The Woman in Cabin 10

She led the way into the paisley-carpeted entrance to her maisonette, which was small and dark and grimly overheated, but right now felt like a sanctuary.

“Sit down, sit down.” She pointed to a red plush sofa and then went creakily to her knees and began to fiddle with the gas fire. The gas popped and flared, and I felt the heat rise a degree as she got painfully to her feet again. “I’ll make you some hot tea.”

“I’m fine, honestly, Mrs. Johnson. Do you think—”

But she was shaking her head sternly.

“There’s nothin’ to beat hot sweet tea when you’ve had a shock.”

So I sat, my shaky hands clasped around my knees, while she rattled around in the tiny kitchen and then came back with two mugs on a tray. I reached out for the closest and took a sip, wincing at the heat against the cut on my hand. It was so sweet I could barely taste the dissolving blood in my mouth, which I supposed was a blessing.

Mrs. Johnson didn’t drink but just watched me, her forehead wrinkled in distress.

“Did he . . .” Her voice faltered. “Did he hurt you?”

I knew what she meant. I shook my head, but I took another scalding sip before I could trust myself to speak.

“No. He didn’t touch me.
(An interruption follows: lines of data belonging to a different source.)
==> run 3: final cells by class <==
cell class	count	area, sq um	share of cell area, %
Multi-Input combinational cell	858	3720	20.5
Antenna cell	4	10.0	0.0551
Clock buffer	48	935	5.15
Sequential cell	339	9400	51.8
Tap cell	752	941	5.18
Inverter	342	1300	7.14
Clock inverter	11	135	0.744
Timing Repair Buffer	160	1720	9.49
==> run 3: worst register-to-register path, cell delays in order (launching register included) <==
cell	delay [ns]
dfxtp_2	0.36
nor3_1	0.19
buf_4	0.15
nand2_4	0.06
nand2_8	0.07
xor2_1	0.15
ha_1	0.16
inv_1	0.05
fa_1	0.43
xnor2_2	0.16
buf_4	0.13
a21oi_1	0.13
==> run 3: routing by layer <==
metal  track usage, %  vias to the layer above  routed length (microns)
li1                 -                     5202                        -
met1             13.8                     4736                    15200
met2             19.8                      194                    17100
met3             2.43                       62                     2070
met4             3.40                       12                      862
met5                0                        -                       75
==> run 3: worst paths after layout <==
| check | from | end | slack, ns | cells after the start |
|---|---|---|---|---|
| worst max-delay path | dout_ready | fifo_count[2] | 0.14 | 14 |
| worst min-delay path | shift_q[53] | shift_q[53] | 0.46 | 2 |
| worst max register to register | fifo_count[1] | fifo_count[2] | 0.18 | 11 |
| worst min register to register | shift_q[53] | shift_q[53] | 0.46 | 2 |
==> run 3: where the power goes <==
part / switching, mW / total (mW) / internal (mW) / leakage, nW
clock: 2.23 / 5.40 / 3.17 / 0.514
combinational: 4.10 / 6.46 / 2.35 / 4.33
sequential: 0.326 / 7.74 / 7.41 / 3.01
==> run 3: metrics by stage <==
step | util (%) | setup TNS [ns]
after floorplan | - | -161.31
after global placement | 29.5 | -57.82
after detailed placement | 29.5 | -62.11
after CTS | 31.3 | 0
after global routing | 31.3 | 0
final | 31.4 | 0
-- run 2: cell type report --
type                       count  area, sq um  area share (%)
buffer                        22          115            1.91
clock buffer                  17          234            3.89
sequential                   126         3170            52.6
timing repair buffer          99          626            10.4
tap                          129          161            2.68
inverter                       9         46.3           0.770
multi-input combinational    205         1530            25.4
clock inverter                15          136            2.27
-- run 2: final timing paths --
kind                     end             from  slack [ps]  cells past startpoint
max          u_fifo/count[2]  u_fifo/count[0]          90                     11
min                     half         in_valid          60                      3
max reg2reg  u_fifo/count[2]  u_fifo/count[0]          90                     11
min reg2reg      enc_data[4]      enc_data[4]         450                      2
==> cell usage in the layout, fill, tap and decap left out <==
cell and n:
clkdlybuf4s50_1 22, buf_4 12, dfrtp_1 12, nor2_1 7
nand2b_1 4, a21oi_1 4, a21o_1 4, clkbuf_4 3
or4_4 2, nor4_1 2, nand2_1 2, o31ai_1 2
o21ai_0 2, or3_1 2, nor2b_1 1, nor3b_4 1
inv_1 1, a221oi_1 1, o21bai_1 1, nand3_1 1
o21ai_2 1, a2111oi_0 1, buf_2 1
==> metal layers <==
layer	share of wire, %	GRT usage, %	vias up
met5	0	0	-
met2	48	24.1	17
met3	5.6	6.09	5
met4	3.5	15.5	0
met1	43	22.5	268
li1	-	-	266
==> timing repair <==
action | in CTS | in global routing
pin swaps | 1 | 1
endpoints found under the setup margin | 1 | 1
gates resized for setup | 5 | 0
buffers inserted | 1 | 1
He slammed a door in my face—that’s the cut on my cheek. And then I cut my hand trying to get out of the bedroom. He’d locked me in.”
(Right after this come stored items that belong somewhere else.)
### src/rtl/stage_renderer.sv
// Frame-drawing engine: rasters the 11x11-tile playfield, then overlays a sprite
// for every live bomb slot, emitting one plot strobe per drawn pixel.
module stage_renderer #(
  parameter int ORIGIN_X = 72,
  parameter int ORIGIN_Y = 32,
  parameter int FIELD_PX = 176
) (
  input  logic        clk,
  input  logic        resetn,
  input  logic        start,
  input  logic [3:0]  map_tile_id,
  input  logic        has_explosion,
  input  logic [17:0] bomb_info,
  output logic [8:0]  X,
  output logic [7:0]  Y,
  output logic [2:0]  bomb_id,
  output logic [8:0]  vga_x,
  output logic [7:0]  vga_y,
  output logic [2:0]  colour,
  output logic        plot,
  output logic        busy,
  output logic        done
);

  typedef enum logic [1:0] {IDLE, FIELD, BFETCH, BDRAW} state_t;

  localparam logic [7:0] LAST_PX = 8'(FIELD_PX - 1);

  state_t      state, state_n;
  logic [7:0]  px, px_n, py, py_n;
  logic [3:0]  u, u_n, v, v_n;
  logic [8:0]  bx, bx_n;
  logic [7:0]  by, by_n;
  logic [8:0]  x_n, vga_x_n;
  logic [7:0]  y_n, vga_y_n;
  logic [2:0]  bomb_id_n, colour_n;
  logic        plot_n, busy_n, done_n;
  logic        advance;

  always_comb begin
    state_n   = state;
    px_n      = px;
    py_n      = py;
    u_n       = u;
    v_n       = v;
    bx_n      = bx;
    by_n      = by;
    x_n       = X;
    y_n       = Y;
    bomb_id_n = bomb_id;
    vga_x_n   = vga_x;
    vga_y_n   = vga_y;
    colour_n  = colour;
    plot_n    = 1'b0;
    busy_n    = busy;
    done_n    = 1'b0;
    advance   = 1'b0;

    case (state)
      IDLE: begin
        if (start) begin
          state_n = FIELD;
          x_n     = 9'(ORIGIN_X);
          y_n     = 8'(ORIGIN_Y);
          px_n    = 8'd0;
          py_n    = 8'd0;
          busy_n  = 1'b1;
        end
      end
      FIELD: begin
        // The stage block answers the query within the cycle, so capture now.
        vga_x_n = X;
        vga_y_n = Y;
        plot_n  = 1'b1;
        if (has_explosion) colour_n = 3'b100;
        else begin
          case (map_tile_id)
            4'd0:    colour_n = 3'b010;
            4'd1:    colour_n = 3'b111;
            4'd2:    colour_n = 3'b110;
            default: colour_n = 3'b011;
          endcase
        end
        if (px == LAST_PX) begin
          px_n = 8'd0;
          x_n  = 9'(ORIGIN_X);
          if (py == LAST_PX) begin
            state_n   = BFETCH;
            bomb_id_n = 3'd0;
          end else begin
            py_n = py + 8'd1;
            y_n  = Y + 8'd1;
          end
        end else begin
          px_n = px + 8'd1;
          x_n  = X + 9'd1;
        end
      end
      BFETCH: begin
        bx_n = bomb_info[9:1];
        by_n = bomb_info[17:10];
        if (bomb_info[0]) begin
          state_n = BDRAW;
          u_n     = 4'd0;
          v_n     = 4'd0;
        end else begin
          advance = 1'b1;
        end
      end
      BDRAW: begin
        // The sprite is a 12x12 square inset by two pixels in a 16x16 cell.
        vga_x_n  = bx + {5'd0, u};
        vga_y_n  = by + {4'd0, v};
        colour_n = 3'b000;
        plot_n   = (u >= 4'd2) && (u <= 4'd13) && (v >= 4'd2) && (v <= 4'd13);
        if (u == 4'd15) begin
          u_n = 4'd0;
          if (v == 4'd15) advance = 1'b1;
          else            v_n = v + 4'd1;
        end else begin
          u_n = u + 4'd1;
        end
      end
      default: state_n = IDLE;
    endcase

    if (advance) begin
      if (bomb_id == 3'd5) begin
        state_n = IDLE;
        busy_n  = 1'b0;
        done_n  = 1'b1;
        plot_n  = 1'b0;
      end else begin
        bomb_id_n = bomb_id + 3'd1;
        state_n   = BFETCH;
      end
    end
  end

  always_ff @(posedge clk or negedge resetn) begin
    if (!resetn) begin
      state   <= IDLE;
      px      <= 8'd0;
      py      <= 8'd0;
      u       <= 4'd0;
      v       <= 4'd0;
      bx      <= 9'd0;
      by      <= 8'd0;
      X       <= 9'd0;
      Y       <= 8'd0;
      bomb_id <= 3'd0;
      vga_x   <= 9'd0;
      vga_y   <= 8'd0;
      colour  <= 3'd0;
      plot    <= 1'b0;
      busy    <= 1'b0;
      done    <= 1'b0;
    end else begin
      state   <= state_n;
      px      <= px_n;
      py      <= py_n;
      u       <= u_n;
      v       <= v_n;
      bx      <= bx_n;
      by      <= by_n;
      X       <= x_n;
      Y       <= y_n;
      bomb_id <= bomb_id_n;
      vga_x   <= vga_x_n;
      vga_y   <= vga_y_n;
      colour  <= colour_n;
      plot    <= plot_n;
      busy    <= busy_n;
      done    <= done_n;
    end
  end

endmodule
I had a jolting flash of myself battering at the lock with a nail file and a pair of scissors. Judah was always teasing about using the proper tools for the job—you know, not undoing a screw with the tip of a dinner knife, or prizing off a bike tire using a garden trowel. Only last weekend he’d laughed at my attempt to fix my showerhead with duct tape, and spent a whole afternoon painstakingly mending it with epoxy resin. He was away in Ukraine and I couldn’t think about him right now. If I did, I’d cry, and if I cried now, I might never stop.

“Oh, you poor love.”

I swallowed.

“Mrs. Johnson, thank you for the tea—but I really came to ask, can I use your phone? He took my mobile, so I’ve got no way of calling the police.”

“Of course, of course. Drink your tea, and then it’s over there.” She indicated a doily-covered side table, with what was probably the last turn-dial phone in London outside an Islington vintage-retro boutique. Obediently I finished my tea and then I picked up the phone. For a moment my finger hovered over the nine, but then I sighed. He was gone. What could they reasonably do now? It was no longer an emergency, after all.

Instead, I dialed 101 for nonemergency response and waited to be put through.

And I sat and thought about the insurance I didn’t have, and the reinforced lock I hadn’t installed, and the mess tonight had become.


I was still thinking about that, hours later, as I watched the emergency locksmith replace the crappy bolt-on latch of my front door with a proper deadlock, and listened to his lecture on home security and the joke that was my back door.

“That panel’s nuffing but MDF, love. It’d take one kick to bash it in. Want me to show you?”

“No,” I said hastily. “No, thanks. I’ll get it fixed. You don’t do doors, do you?”

“Nah, but I got a mate who does. I’ll give you his number before I go. Meantime, you get your hubby to whack a good piece of eighteen-mil plywood over that panel. You don’t want a repeat of last night.”

“No,” I agreed. Understatement of the century.

“Mate in the police says a quarter of all burglaries are repeats. Same guys come back for more.”

“Great,” I said thinly. Just what I needed to hear.

“Eighteen-mil. Want me to write it down for your husband?”

“No, thanks. I’m not married.” And even in spite of my ovaries, I can remember a simple two-digit number.

“Aaaah, right, gotcha. Well, there you go, then,” he said, as if that proved something. “This doorframe ain’t nothing to write home about, neither. You want one of them London bars to reinforce it. Otherwise you can have the best lock in the business, but if they kick it out the frame you’re back in the same place as before. I got one in the van that might fit. Do you know them things I’m talking about?”

“I know what they are,” I said wearily. “A piece of metal that goes over the lock, right?” I suspected he was milking me for all the business he could get, but I didn’t care at this point.

“Tell you what”—he stood up, shoving his chisel in his back pocket—“I’ll do the London bar, and I’ll chuck in a piece of ply over the back door for free. I got a bit in the van about the right size. Chin up, love. He ain’t getting back in this way, at any rate.”

For some reason the words weren’t reassuring.